====== INFORMATION ======

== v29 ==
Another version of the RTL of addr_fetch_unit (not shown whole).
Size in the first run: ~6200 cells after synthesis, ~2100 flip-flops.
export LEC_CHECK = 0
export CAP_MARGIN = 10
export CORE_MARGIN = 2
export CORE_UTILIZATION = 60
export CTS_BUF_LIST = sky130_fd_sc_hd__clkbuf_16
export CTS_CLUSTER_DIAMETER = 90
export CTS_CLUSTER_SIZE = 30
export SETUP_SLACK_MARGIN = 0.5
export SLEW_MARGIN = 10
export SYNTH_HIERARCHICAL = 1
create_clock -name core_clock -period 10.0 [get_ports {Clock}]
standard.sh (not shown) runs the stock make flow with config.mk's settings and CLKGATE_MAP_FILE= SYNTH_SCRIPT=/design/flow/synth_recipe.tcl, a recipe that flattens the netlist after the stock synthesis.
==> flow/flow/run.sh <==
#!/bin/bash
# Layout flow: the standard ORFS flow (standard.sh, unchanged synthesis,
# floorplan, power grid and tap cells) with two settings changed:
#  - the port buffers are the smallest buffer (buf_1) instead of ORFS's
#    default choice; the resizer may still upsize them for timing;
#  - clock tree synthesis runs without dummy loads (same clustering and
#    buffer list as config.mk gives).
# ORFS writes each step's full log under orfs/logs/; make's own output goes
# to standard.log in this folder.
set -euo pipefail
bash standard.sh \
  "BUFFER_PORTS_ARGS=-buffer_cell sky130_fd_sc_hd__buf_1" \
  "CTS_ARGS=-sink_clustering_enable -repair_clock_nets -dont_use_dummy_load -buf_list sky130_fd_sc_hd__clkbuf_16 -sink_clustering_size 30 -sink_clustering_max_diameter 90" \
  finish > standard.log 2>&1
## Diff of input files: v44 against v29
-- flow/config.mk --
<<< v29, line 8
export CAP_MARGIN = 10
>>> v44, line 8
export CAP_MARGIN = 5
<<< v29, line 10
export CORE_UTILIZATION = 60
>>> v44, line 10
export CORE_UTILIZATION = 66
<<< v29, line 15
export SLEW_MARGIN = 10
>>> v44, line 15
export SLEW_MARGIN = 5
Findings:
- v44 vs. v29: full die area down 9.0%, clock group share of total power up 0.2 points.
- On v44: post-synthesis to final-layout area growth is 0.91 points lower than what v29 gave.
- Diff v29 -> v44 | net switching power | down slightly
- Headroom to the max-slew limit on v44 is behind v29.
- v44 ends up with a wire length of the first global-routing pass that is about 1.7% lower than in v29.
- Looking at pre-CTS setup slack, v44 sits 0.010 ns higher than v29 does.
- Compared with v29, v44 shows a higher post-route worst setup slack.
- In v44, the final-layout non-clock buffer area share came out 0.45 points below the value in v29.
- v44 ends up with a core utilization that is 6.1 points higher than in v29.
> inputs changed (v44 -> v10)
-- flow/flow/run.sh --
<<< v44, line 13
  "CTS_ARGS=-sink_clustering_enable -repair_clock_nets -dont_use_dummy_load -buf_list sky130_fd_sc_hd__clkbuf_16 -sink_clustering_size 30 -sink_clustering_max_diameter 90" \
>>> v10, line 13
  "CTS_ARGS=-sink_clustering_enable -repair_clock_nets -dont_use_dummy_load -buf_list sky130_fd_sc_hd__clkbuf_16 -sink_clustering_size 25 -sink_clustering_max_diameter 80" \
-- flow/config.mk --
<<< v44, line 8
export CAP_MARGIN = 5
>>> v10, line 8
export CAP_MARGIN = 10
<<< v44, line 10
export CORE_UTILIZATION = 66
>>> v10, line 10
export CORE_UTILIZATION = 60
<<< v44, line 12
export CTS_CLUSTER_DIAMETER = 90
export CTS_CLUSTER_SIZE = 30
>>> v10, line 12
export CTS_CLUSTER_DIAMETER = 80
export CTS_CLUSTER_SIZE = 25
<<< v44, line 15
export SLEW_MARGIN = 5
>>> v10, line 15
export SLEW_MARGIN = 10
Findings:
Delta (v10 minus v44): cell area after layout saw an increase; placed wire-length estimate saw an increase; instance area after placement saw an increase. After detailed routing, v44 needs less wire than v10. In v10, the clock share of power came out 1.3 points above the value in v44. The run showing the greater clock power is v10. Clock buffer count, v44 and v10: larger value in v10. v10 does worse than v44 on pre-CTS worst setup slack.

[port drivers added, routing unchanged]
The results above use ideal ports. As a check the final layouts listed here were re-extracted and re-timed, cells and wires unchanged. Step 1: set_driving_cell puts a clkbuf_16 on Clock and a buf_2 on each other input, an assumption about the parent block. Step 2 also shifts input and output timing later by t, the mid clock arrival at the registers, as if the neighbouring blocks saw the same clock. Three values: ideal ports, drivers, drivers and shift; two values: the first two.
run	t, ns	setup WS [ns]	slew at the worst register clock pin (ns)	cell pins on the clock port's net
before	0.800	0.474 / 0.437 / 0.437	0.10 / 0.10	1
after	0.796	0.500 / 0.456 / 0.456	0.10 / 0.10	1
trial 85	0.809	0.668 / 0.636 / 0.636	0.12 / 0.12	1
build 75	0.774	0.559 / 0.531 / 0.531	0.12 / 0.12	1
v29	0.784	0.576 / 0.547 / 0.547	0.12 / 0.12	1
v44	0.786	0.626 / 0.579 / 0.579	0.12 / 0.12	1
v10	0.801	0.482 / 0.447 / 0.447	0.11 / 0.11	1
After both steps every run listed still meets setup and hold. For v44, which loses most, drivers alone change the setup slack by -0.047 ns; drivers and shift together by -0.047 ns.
From an optimization exercise on the open Yosys and OpenROAD flow, aimed at small area; shortcuts taken in it are not production practice.
In this exercise RTL edits were held to simulation tests only and were not proved equivalent to the original.
Power figures rest on the tool's default switching activity, not on a simulated workload.

## job 8224
Design branch_predictor, start of the top module:
module branch_predictor (
    input  logic                clk,
    input  logic                rstn,
    input  logic [31:0]         pc_IF,
    output logic                predict_IF,
    output logic [31:0]         pred_target_IF,
    input  logic                record_we,
    input  logic [4:0]          record_pc,
    input  logic [24:0]         record_tag,
    input  logic                record_data,
    input  logic [31:0]         record_target
);
Size: ~1900 flip-flops, ~0.071 sq mm of cells after synthesis.
export LEC_CHECK = 0
export CAP_MARGIN = 20
export CORE_MARGIN = 2
export CORE_UTILIZATION = 65
export SETUP_SLACK_MARGIN = 0.3
export SLEW_MARGIN = 20
export SYNTH_HIERARCHICAL = 1
export SYNTH_MINIMUM_KEEP_SIZE = 0
create_clock -name core_clock -period 8.0 [get_ports {clk}]
standard.sh (not shown) runs the stock make flow with config.mk's settings and CLKGATE_MAP_FILE= SYNTH_SCRIPT=/design/flow/synth_recipe.tcl, a recipe that flattens the netlist after the stock synthesis.
==> flow/flow/run.sh <==
#!/bin/bash
# The standard layout (standard.sh), with these ORFS variables changed:
#  - ABC_LOAD_IN_FF: synthesis sizes gates for a 2 fF load instead of 5 fF;
#  - CTS_ARGS: sink clusters of up to 14 flip-flops, clkbuf_4/clkbuf_8 only, no dummy loads;
#  - BUFFER_PORTS_ARGS: every port still gets a buffer, a plain buf_2;
#  - SKIP_GATE_CLONING: timing repair sizes and buffers but does not clone gates.
# The whole make output goes to standard_flow.log; ORFS's per-step logs are under orfs/logs.
set -euo pipefail
bash standard.sh \
  ABC_LOAD_IN_FF=2 \
  "CTS_ARGS=-sink_clustering_enable -repair_clock_nets -dont_use_dummy_load -sink_clustering_size 14 -sink_clustering_max_diameter 60 -buf_list {sky130_fd_sc_hd__clkbuf_4 sky130_fd_sc_hd__clkbuf_8}" \
  "BUFFER_PORTS_ARGS=-buffer_cell sky130_fd_sc_hd__buf_2" \
  SKIP_GATE_CLONING=1 \
  finish > standard_flow.log 2>&1
Job 8224 finished every stage and its layout cleared the timing, design-rule and antenna checks.
What follows belongs to an exercise in optimizing a design on an open flow for small area, a short achievable clock period and few clock cycles per item; a production flow would make more cautious choices. RTL that was checked went through simulation tests only; none was proved equivalent to the original.

==> flow/design.v (excerpt) <==
module fp_div_top
(
    input  wire logic                        clk,
    input  wire logic                        reset,
    input  wire logic                        in_valid,
    input  wire logic [8+23:0] a,
    input  wire logic [8+23:0] b,
    output logic                             out_valid,
    output logic [8+23:0]     result,
    output logic                             exception,
    output logic                             overflow,
    output logic                             underflow
);
For scale: ~3900 cells after synthesis, about 1300 flip-flops, roughly 100 I/O pins, about 46000 um^2 of cells after synthesis.
Settings: LEC_CHECK=0, CAP_MARGIN=20, CORE_MARGIN=2, CORE_UTILIZATION=40, CTS_CLUSTER_DIAMETER=150, CTS_CLUSTER_SIZE=26, SLEW_MARGIN=20; clock period 15.0 ns.
standard.sh (not shown) runs the stock make flow with config.mk's settings and CLKGATE_MAP_FILE= SYNTH_SCRIPT=/design/flow/synth_recipe.tcl, a recipe that flattens the netlist after the stock synthesis.
==> flow/flow/run.sh <==
#!/bin/bash
# Standard synthesis, then the standard layout with repair_timing aiming for
# extra setup slack (the SDC and the clock period are unchanged).
set -euo pipefail
bash standard.sh synth > synth.log 2>&1
bash standard.sh SETUP_SLACK_MARGIN=11.0 finish > layout.log 2>&1
The baseline passed the timing, design-rule and antenna checks.
Background: an optimization exercise with open tools, aiming at small area, a short achievable clock period and few clock cycles per item. Do not read the settings as production practice. The RTL was checked by simulation tests, not by an equivalence proof against the original design.

==> flow/design.v (excerpt) <==
module exp_taylor_seq (
  input  logic        clk,
  input  logic        rst_n,
  input  logic        in_valid,
  output logic        in_ready,
  input  logic [31:0] in_data,
  output logic        out_valid,
  input  logic        out_ready,
  output logic [31:0] out_data
);
  logic [31:0] x0, y2;
  logic [31:0] z0, z1, z3;
  logic [4:0]  k0, k1, k2, k3;
  logic [1:0]  t0, t1, t2, t3;
  logic        v0, v1, v2, v3;
  logic        d0, d1, d2, d3;
  logic        fin3;
  logic [47:0] rr0_q, rr0_d;
  logic [47:0] rr1_q, rr1_d;
  logic [15:0] rlo_s;
  logic        rlo_c, rlo_q;
  logic [47:0] zr0_q, zr0_d;
  logic [47:0] zr1_q, zr1_d;
  logic [47:0] zr2_q, zr2_d;
  logic [1:0]  ein, eout;
  logic        ov1;
  logic [31:0] q1;
  logic [7:0]  r_one, r_two, r_neg;
  logic [15:0] z_one, z_two, z_neg, zo_d, zt_d, zn_d;
  logic [31:0] z2dec;
  logic        free;
  logic        fin2;
  logic [47:0] rsum, zsum;
  logic [31:0] xr, res;
  logic        has_res, do_exit, hold_q0, ov0_n, ov1_n, in_ready_n;
  logic [1:0]  eout_n;
  logic rpp1;
  logic rpp2;
  logic rpp3;
  logic rpp4;
  logic rpp5;
  logic rpp6;
  logic rpp7;
  logic rpp8;
  logic rpp9;
  logic rpp10;
  logic rpp11;
  logic rpp12;
  logic rpp13;
  logic rpp14;
  logic rpp15;
  logic rpp16;
  logic rpp17;
  logic rpp18;
  logic rpp19;
  logic rpp20;
  logic rpp21;
  logic rpp22;
  logic rpp23;
  logic rpp24;
  logic rpp25;
  ...
==> flow/config.mk <==
export PLATFORM = sky130hd
export DESIGN_NAME = exp_taylor_seq
export DESIGN_NICKNAME = exp_taylor_seq
export VERILOG_FILES = /design/flow/design.v
export SDC_FILE = /design/flow/constraint.sdc
export NUM_CORES = 4
export LEC_CHECK = 0
export CAP_MARGIN = 20
export CORE_MARGIN = 2
export CORE_UTILIZATION = 60
export CTS_BUF_LIST = sky130_fd_sc_hd__clkbuf_8
export CTS_CLUSTER_SIZE = 20
export SLEW_MARGIN = 20
==> flow/constraint.sdc <==
create_clock -name core_clock -period 11.0 [get_ports {clk}]
set_input_delay 2.2000 -clock core_clock [delete_from_list [all_inputs] [get_ports {clk}]]
set_output_delay 2.2000 -clock core_clock [all_outputs]
set_load 0.01 [all_outputs]
standard.sh (not shown) runs the stock make flow with config.mk's settings and CLKGATE_MAP_FILE= SYNTH_SCRIPT=/design/flow/synth_recipe.tcl, a recipe that flattens the netlist after the stock synthesis.
==> flow/flow/run.sh <==
#!/bin/bash
set -euo pipefail
MARGIN=$(cat flow/margin.txt)
R=$PWD/orfs/results/$FLOW_PLATFORM/exp_taylor_seq/base
bash standard.sh "$R/1_2_yosys.v" > flow_synth.log 2>&1
python3 flow/polar.py "$R/1_2_yosys.v" > flow_polar.log 2>&1
bash standard.sh SETUP_SLACK_MARGIN=$MARGIN finish > flow_make.log 2>&1
==> flow/flow/margin.txt <==
7.0
Other scripts of this flow, unchanged in this note and not shown: flow/flow/polar.py
Testbench counts at the start, summed over its fixed seeds: cycles 6,120, items 320.
Background: an optimization exercise with open tools, aiming at small area. Do not read the settings as production practice.
The RTL was checked by simulation tests, not by an equivalence proof against the original design.
No activity file was given, so power comes from the tool's default toggle rates.

<file path="design/flow/design.v">
package regfile_pkg;
  localparam int unsigned RF_DATA_W = 32;
  localparam int unsigned RF_ADDR_W = 5;
  localparam int unsigned RF_MAX_W  = 256;
  localparam int unsigned RF_MAX_BE = RF_MAX_W / 8;
  typedef enum logic {
    RF_IDLE,
    RF_CLEAR
  } rf_state_t;
  function automatic logic [RF_MAX_W-1:0] rf_byte_merge(input logic [RF_MAX_W-1:0]  old_v,
                                                        input logic [RF_MAX_W-1:0]  new_v,
                                                        input logic [RF_MAX_BE-1:0] be);
    logic [RF_MAX_W-1:0] m;
    for (int unsigned i = 0; i < RF_MAX_BE; i++) begin
      m[8*i +: 8] = be[i] ? new_v[8*i +: 8] : old_v[8*i +: 8];
    end
    rf_byte_merge = m;
  endfunction
endpackage
import regfile_pkg::*;
module regfile_rd_port
#(
  parameter int unsigned DATA_W   = regfile_pkg::RF_DATA_W,
  parameter int unsigned ADDR_W   = regfile_pkg::RF_ADDR_W,
  parameter int unsigned ZERO_REG = 1,
  parameter int unsigned BYPASS   = 1
) (
  input  logic [ADDR_W-1:0] i_rd_addr,
  input  logic [2**ADDR_W-1:0][DATA_W-1:0] i_mem,
  input  logic              i_wr_acc,
  input  logic [ADDR_W-1:0] i_wr_addr,
  input  logic [DATA_W-1:0] i_wr_merged,
  output logic [DATA_W-1:0] o_rd_data
);
  logic w_is_zero;
  logic w_hit;
  assign w_is_zero = (ZERO_REG != 0) && (i_rd_addr == '0);
  assign w_hit     = (BYPASS != 0) && i_wr_acc && (i_wr_addr == i_rd_addr);
  always_comb begin
    o_rd_data = i_mem[i_rd_addr];
    if (w_hit) begin
      o_rd_data = i_wr_merged;
    end
    if (w_is_zero) begin
      o_rd_data = '0;
    end
  end
endmodule
import regfile_pkg::*;
module regfile_param
#(
  parameter int unsigned DATA_W   = regfile_pkg::RF_DATA_W,
  parameter int unsigned ADDR_W   = regfile_pkg::RF_ADDR_W,
  parameter int unsigned NREAD    = 2,
  parameter int unsigned ZERO_REG = 1,
  parameter int unsigned BYPASS   = 1
) (
  input  logic                      clk,
  input  logic                      reset,
  input  logic                      wr_en,
  input  logic [ADDR_W-1:0]         wr_addr,
  input  logic [DATA_W-1:0]         wr_data,
  input  logic [DATA_W/8-1:0]       wr_be,
  output logic                      wr_ok,
  input  logic [NREAD*ADDR_W-1:0]   rd_addr,
  output logic [NREAD*DATA_W-1:0]   rd_data,
  input  logic                      clr_req,
  output logic                      busy
);
  localparam int unsigned DEPTH = 2 ** ADDR_W;
  logic [DEPTH-1:0][DATA_W-1:0] r_mem;
  regfile_pkg::rf_state_t       r_state;
  regfile_pkg::rf_state_t       w_state_d;
  logic [ADDR_W-1:0] r_ptr;
  logic [ADDR_W-1:0] w_ptr_d;
  logic              w_wr_acc;
  logic [DATA_W-1:0] w_wr_merged;
  assign busy  = (r_state == RF_CLEAR);
  assign wr_ok = ~busy;
  assign w_wr_acc    = wr_en && !busy && !((ZERO_REG != 0) && (wr_addr == '0));
  assign w_wr_merged = DATA_W'(regfile_pkg::rf_byte_merge(RF_MAX_W'(r_mem[wr_addr]),
                                                          RF_MAX_W'(wr_data),
                                                          RF_MAX_BE'(wr_be)));
  always_comb begin
    w_state_d = r_state;
    w_ptr_d   = r_ptr;
    unique case (r_state)
      RF_IDLE: begin
        if (clr_req) begin
          w_state_d = RF_CLEAR;
          w_ptr_d   = '0;
        end
      end
      RF_CLEAR: begin
        w_ptr_d = r_ptr + 1'b1;
        if (r_ptr == ADDR_W'(DEPTH - 1)) begin
          w_state_d = RF_IDLE;
        end
      end
      default: begin
        w_state_d = RF_IDLE;
        w_ptr_d   = '0;
      end
    endcase
  end
  always_ff @(posedge clk or negedge reset) begin
    if (!reset) begin
      r_state <= RF_IDLE;
      r_ptr   <= '0;
    end else begin
      r_state <= w_state_d;
      r_ptr   <= w_ptr_d;
    end
  end
  always_ff @(posedge clk or negedge reset) begin
    if (!reset) begin
      for (int unsigned i = 0; i < DEPTH; i++) begin
        r_mem[i] <= '0;
      end
    end else if (busy) begin
      r_mem[r_ptr] <= '0;
    end else if (w_wr_acc) begin
      r_mem[wr_addr] <= w_wr_merged;
    end
  end
  for (genvar k = 0; k < NREAD; k++) begin : g_rd
    regfile_rd_port #(
      .DATA_W  (DATA_W),
      .ADDR_W  (ADDR_W),
      .ZERO_REG(ZERO_REG),
      .BYPASS  (BYPASS)
    ) u_rd_port (
      .i_rd_addr  (rd_addr[k*ADDR_W +: ADDR_W]),
      .i_mem      (r_mem),
      .i_wr_acc   (w_wr_acc),
      .i_wr_addr  (wr_addr),
      .i_wr_merged(w_wr_merged),
      .o_rd_data  (rd_data[k*DATA_W +: DATA_W])
    );
  end
endmodule
</file>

======

*ABOUT THIS TASK*. Transcribe, exactly and without additions, the lines of the records above, beginning with the line that contains "# floorplan, power" and ending with the line that contains "<<< v29, line 10", both included.

*RESULT*.
# floorplan, power grid and tap cells) with two settings changed:
#  - the port buffers are the smallest buffer (buf_1) instead of ORFS's
#    default choice; the resizer may still upsize them for timing;
#  - clock tree synthesis runs without dummy loads (same clustering and
#    buffer list as config.mk gives).
# ORFS writes each step's full log under orfs/logs/; make's own output goes
# to standard.log in this folder.
set -euo pipefail
bash standard.sh \
  "BUFFER_PORTS_ARGS=-buffer_cell sky130_fd_sc_hd__buf_1" \
  "CTS_ARGS=-sink_clustering_enable -repair_clock_nets -dont_use_dummy_load -buf_list sky130_fd_sc_hd__clkbuf_16 -sink_clustering_size 30 -sink_clustering_max_diameter 90" \
  finish > standard.log 2>&1
## Diff of input files: v44 against v29
-- flow/config.mk --
<<< v29, line 8
export CAP_MARGIN = 10
>>> v44, line 8
export CAP_MARGIN = 5
<<< v29, line 10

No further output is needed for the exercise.